| To do |
From the line with "yosys_register_bits = 4" through the line with "rsz0062_at_grt = no", inclusive, return each line of the data below exactly and leave the rest out.

| Available data |
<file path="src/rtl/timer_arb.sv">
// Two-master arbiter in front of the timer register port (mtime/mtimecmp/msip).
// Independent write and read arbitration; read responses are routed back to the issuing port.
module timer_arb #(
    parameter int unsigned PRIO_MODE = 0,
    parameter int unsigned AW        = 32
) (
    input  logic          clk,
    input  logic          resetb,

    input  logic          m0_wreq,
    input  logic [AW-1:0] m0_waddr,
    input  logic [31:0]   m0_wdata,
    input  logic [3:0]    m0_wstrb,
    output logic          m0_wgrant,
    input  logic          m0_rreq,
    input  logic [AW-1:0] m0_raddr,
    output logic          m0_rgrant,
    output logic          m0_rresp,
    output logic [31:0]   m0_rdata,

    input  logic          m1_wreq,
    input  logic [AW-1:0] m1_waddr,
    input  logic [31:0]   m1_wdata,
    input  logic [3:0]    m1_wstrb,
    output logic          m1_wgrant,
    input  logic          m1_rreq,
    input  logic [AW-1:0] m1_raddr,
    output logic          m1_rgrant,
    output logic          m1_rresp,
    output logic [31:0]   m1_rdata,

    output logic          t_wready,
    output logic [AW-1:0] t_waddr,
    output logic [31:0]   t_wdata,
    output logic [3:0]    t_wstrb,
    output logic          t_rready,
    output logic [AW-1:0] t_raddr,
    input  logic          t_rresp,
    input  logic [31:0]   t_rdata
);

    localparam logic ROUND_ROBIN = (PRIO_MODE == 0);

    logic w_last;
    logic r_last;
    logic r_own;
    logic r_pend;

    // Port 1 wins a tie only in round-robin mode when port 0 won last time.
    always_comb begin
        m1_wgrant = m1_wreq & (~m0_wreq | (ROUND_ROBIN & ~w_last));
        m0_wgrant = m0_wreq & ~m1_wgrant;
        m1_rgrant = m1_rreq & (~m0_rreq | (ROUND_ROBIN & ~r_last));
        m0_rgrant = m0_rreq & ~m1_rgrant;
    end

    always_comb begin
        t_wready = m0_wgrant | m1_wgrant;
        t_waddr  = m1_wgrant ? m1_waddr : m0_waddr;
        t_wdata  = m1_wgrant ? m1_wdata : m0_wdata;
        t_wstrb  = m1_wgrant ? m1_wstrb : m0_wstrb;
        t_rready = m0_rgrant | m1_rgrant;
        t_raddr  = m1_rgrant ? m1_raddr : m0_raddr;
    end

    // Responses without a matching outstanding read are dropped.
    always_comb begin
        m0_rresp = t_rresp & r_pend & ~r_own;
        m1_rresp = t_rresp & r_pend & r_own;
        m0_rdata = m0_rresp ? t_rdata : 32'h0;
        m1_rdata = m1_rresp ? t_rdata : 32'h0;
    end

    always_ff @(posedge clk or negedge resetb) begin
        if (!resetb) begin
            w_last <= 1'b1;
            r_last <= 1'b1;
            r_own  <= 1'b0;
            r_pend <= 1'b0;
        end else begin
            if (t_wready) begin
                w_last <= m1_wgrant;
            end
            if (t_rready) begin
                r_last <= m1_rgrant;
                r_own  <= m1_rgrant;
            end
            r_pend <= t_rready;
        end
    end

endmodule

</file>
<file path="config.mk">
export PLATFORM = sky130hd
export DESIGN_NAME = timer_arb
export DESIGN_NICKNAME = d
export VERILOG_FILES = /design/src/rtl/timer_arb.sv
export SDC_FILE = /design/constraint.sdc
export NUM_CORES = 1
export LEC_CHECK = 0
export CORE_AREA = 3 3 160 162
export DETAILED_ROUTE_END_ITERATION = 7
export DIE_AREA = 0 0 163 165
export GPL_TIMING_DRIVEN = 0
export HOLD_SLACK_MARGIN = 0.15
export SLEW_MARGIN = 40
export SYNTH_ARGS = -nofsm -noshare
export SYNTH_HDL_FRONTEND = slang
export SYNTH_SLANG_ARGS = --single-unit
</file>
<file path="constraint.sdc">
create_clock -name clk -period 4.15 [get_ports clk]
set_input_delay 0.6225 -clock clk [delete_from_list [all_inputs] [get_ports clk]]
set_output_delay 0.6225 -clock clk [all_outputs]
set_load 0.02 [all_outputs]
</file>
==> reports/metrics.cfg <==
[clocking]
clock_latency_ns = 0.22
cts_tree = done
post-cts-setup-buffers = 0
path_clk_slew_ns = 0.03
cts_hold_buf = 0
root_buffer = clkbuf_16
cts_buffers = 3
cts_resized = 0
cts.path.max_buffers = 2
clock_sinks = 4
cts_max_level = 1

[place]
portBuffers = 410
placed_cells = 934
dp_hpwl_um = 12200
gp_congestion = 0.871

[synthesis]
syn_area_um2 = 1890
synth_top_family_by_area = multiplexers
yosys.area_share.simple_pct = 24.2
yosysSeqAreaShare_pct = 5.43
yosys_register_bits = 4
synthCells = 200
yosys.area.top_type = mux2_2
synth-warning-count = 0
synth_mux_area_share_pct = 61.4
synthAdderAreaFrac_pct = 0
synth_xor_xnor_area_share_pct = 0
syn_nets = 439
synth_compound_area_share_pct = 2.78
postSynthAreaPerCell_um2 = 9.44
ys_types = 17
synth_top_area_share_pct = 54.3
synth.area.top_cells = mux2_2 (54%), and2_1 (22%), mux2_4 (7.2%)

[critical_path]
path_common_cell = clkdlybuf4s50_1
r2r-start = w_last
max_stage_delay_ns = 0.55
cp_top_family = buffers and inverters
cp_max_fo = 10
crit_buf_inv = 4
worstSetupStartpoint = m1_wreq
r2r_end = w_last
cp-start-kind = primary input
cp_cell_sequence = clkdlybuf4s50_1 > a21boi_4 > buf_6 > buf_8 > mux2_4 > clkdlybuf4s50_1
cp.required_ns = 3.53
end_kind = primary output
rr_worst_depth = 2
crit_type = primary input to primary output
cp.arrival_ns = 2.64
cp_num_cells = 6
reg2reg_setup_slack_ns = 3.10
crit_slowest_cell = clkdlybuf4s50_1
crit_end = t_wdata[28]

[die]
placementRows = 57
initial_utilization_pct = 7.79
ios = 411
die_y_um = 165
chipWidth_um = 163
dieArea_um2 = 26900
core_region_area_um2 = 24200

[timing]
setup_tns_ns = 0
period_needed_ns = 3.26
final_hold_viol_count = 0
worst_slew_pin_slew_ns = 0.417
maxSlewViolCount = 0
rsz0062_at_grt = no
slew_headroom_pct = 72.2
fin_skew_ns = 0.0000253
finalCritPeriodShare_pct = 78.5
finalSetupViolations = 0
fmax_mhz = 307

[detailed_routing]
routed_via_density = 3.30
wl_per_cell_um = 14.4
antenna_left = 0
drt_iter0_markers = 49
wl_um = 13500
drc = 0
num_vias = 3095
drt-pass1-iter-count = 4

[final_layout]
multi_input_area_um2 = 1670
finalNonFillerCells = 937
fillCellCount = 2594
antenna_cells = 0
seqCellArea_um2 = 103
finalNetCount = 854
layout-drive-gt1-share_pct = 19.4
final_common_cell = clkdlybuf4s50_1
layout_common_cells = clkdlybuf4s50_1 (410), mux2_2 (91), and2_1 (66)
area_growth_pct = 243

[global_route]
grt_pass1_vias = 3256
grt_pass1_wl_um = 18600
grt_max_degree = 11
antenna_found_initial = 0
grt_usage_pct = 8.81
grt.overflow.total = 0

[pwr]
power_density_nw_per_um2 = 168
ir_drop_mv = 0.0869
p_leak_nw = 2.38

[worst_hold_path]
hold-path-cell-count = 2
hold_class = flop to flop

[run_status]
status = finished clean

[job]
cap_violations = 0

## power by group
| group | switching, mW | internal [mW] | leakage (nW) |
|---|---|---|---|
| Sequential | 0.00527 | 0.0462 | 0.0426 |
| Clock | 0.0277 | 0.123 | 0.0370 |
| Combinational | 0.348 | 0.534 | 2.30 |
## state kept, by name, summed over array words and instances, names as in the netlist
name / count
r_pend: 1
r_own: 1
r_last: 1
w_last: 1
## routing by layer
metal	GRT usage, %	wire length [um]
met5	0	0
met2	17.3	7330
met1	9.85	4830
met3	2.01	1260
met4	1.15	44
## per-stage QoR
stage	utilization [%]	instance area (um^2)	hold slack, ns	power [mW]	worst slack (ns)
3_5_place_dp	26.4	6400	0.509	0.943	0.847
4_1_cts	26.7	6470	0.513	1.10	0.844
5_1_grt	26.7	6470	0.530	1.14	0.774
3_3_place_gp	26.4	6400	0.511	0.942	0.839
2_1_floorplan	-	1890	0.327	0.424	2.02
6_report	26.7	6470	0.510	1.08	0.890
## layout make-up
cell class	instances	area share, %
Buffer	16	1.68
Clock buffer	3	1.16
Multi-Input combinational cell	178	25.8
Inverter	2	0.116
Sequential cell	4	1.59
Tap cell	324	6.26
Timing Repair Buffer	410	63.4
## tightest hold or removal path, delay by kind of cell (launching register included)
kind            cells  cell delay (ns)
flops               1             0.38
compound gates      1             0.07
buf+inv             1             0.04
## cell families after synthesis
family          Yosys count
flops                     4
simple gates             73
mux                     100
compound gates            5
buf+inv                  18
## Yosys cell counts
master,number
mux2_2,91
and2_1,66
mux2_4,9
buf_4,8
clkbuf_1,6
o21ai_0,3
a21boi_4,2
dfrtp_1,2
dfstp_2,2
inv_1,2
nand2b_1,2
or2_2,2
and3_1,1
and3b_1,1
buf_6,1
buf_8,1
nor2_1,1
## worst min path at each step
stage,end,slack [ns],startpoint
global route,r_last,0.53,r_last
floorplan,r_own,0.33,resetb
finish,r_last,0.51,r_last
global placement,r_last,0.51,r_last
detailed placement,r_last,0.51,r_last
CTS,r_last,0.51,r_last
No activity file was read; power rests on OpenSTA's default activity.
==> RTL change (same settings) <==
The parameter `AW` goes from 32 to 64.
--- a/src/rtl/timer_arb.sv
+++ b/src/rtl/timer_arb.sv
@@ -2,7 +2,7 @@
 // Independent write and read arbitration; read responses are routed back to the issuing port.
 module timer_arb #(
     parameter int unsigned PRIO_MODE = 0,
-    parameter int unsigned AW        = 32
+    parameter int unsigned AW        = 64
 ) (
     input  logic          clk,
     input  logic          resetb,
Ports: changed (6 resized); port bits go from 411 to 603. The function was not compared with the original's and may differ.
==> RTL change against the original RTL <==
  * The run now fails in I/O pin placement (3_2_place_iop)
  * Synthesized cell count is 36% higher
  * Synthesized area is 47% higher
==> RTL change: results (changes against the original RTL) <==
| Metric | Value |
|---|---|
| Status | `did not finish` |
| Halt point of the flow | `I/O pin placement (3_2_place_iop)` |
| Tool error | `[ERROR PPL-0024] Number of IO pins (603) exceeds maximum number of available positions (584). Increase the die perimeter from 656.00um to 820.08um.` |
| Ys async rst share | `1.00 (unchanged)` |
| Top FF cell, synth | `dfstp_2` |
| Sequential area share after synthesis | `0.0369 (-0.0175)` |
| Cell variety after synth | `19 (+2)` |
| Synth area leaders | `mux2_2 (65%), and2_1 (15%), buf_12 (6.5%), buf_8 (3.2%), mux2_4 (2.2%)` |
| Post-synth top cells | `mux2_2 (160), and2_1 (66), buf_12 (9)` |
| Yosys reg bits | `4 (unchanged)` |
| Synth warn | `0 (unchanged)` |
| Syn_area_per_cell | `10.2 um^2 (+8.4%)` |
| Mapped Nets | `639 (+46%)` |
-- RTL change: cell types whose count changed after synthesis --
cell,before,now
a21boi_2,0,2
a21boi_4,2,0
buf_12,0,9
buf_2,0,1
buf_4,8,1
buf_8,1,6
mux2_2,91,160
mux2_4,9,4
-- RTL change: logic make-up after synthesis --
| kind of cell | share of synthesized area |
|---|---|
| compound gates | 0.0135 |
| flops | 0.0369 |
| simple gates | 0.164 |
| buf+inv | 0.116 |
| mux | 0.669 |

--

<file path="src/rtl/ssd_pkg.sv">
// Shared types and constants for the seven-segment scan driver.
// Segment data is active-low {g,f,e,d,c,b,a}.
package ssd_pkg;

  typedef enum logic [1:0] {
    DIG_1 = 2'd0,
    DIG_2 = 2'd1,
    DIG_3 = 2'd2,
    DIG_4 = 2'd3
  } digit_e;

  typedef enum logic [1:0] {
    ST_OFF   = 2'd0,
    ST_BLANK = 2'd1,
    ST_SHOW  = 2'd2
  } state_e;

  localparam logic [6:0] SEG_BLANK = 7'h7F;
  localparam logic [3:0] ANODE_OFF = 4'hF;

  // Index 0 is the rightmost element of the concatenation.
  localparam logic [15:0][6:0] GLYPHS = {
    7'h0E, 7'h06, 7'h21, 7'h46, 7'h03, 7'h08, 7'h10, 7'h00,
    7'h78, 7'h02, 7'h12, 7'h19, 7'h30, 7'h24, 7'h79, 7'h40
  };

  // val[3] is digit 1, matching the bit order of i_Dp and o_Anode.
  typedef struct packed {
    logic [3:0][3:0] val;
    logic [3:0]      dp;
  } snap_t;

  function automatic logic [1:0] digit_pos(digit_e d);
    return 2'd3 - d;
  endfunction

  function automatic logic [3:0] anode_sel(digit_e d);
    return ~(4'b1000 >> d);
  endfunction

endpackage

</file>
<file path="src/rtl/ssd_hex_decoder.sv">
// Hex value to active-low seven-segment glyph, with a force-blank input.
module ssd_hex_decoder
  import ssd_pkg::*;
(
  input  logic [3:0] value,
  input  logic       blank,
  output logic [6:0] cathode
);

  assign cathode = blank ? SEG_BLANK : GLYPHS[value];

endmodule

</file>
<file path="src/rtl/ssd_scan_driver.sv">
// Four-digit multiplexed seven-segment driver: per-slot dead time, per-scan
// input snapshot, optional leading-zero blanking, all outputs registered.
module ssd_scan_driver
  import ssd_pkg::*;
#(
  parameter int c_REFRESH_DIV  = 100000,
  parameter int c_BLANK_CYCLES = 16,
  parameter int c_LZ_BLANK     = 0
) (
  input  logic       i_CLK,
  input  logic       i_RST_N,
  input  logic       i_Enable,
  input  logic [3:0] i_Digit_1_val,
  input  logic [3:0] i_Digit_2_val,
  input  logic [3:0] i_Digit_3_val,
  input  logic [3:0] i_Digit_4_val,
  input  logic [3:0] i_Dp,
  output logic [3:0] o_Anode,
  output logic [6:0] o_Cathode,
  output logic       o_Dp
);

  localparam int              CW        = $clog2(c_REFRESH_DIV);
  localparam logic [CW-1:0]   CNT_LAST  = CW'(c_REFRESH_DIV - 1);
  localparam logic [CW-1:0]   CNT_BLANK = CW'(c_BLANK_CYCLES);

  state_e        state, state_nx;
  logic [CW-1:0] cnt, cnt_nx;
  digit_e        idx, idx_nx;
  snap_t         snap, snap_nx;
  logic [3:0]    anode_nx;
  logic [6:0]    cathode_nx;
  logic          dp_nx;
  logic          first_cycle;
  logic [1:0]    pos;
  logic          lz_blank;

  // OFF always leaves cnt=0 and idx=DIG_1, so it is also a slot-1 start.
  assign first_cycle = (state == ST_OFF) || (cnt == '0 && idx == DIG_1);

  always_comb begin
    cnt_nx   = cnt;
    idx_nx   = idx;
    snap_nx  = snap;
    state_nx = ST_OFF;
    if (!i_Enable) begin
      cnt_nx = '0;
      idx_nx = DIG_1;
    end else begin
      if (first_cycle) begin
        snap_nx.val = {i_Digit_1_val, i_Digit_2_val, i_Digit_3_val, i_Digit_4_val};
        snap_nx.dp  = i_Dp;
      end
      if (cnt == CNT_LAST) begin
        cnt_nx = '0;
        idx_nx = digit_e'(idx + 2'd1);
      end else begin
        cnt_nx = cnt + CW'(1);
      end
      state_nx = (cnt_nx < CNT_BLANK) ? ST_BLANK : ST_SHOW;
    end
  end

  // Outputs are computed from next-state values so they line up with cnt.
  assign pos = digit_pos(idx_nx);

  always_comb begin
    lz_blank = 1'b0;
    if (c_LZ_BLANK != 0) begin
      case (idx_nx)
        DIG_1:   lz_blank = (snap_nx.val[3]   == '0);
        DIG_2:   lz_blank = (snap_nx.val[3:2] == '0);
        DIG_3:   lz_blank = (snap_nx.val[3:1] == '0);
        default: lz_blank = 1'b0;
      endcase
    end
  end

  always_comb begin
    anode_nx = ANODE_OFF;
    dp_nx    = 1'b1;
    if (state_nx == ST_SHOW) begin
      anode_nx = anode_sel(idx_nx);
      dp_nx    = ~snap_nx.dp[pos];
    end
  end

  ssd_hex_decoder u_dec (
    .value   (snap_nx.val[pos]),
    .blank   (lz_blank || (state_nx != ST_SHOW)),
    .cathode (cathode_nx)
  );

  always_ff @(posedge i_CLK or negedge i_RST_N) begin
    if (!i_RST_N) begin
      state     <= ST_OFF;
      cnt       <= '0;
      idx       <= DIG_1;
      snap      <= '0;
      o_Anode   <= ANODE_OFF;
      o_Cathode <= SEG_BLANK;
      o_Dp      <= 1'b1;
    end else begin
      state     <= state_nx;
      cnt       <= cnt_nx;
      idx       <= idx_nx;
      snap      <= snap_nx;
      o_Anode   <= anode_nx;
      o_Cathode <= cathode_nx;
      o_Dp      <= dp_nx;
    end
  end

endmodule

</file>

| Worked solution |
yosys_register_bits = 4
synthCells = 200
yosys.area.top_type = mux2_2
synth-warning-count = 0
synth_mux_area_share_pct = 61.4
synthAdderAreaFrac_pct = 0
synth_xor_xnor_area_share_pct = 0
syn_nets = 439
synth_compound_area_share_pct = 2.78
postSynthAreaPerCell_um2 = 9.44
ys_types = 17
synth_top_area_share_pct = 54.3
synth.area.top_cells = mux2_2 (54%), and2_1 (22%), mux2_4 (7.2%)

[critical_path]
path_common_cell = clkdlybuf4s50_1
r2r-start = w_last
max_stage_delay_ns = 0.55
cp_top_family = buffers and inverters
cp_max_fo = 10
crit_buf_inv = 4
worstSetupStartpoint = m1_wreq
r2r_end = w_last
cp-start-kind = primary input
cp_cell_sequence = clkdlybuf4s50_1 > a21boi_4 > buf_6 > buf_8 > mux2_4 > clkdlybuf4s50_1
cp.required_ns = 3.53
end_kind = primary output
rr_worst_depth = 2
crit_type = primary input to primary output
cp.arrival_ns = 2.64
cp_num_cells = 6
reg2reg_setup_slack_ns = 3.10
crit_slowest_cell = clkdlybuf4s50_1
crit_end = t_wdata[28]

[die]
placementRows = 57
initial_utilization_pct = 7.79
ios = 411
die_y_um = 165
chipWidth_um = 163
dieArea_um2 = 26900
core_region_area_um2 = 24200

[timing]
setup_tns_ns = 0
period_needed_ns = 3.26
final_hold_viol_count = 0
worst_slew_pin_slew_ns = 0.417
maxSlewViolCount = 0
rsz0062_at_grt = no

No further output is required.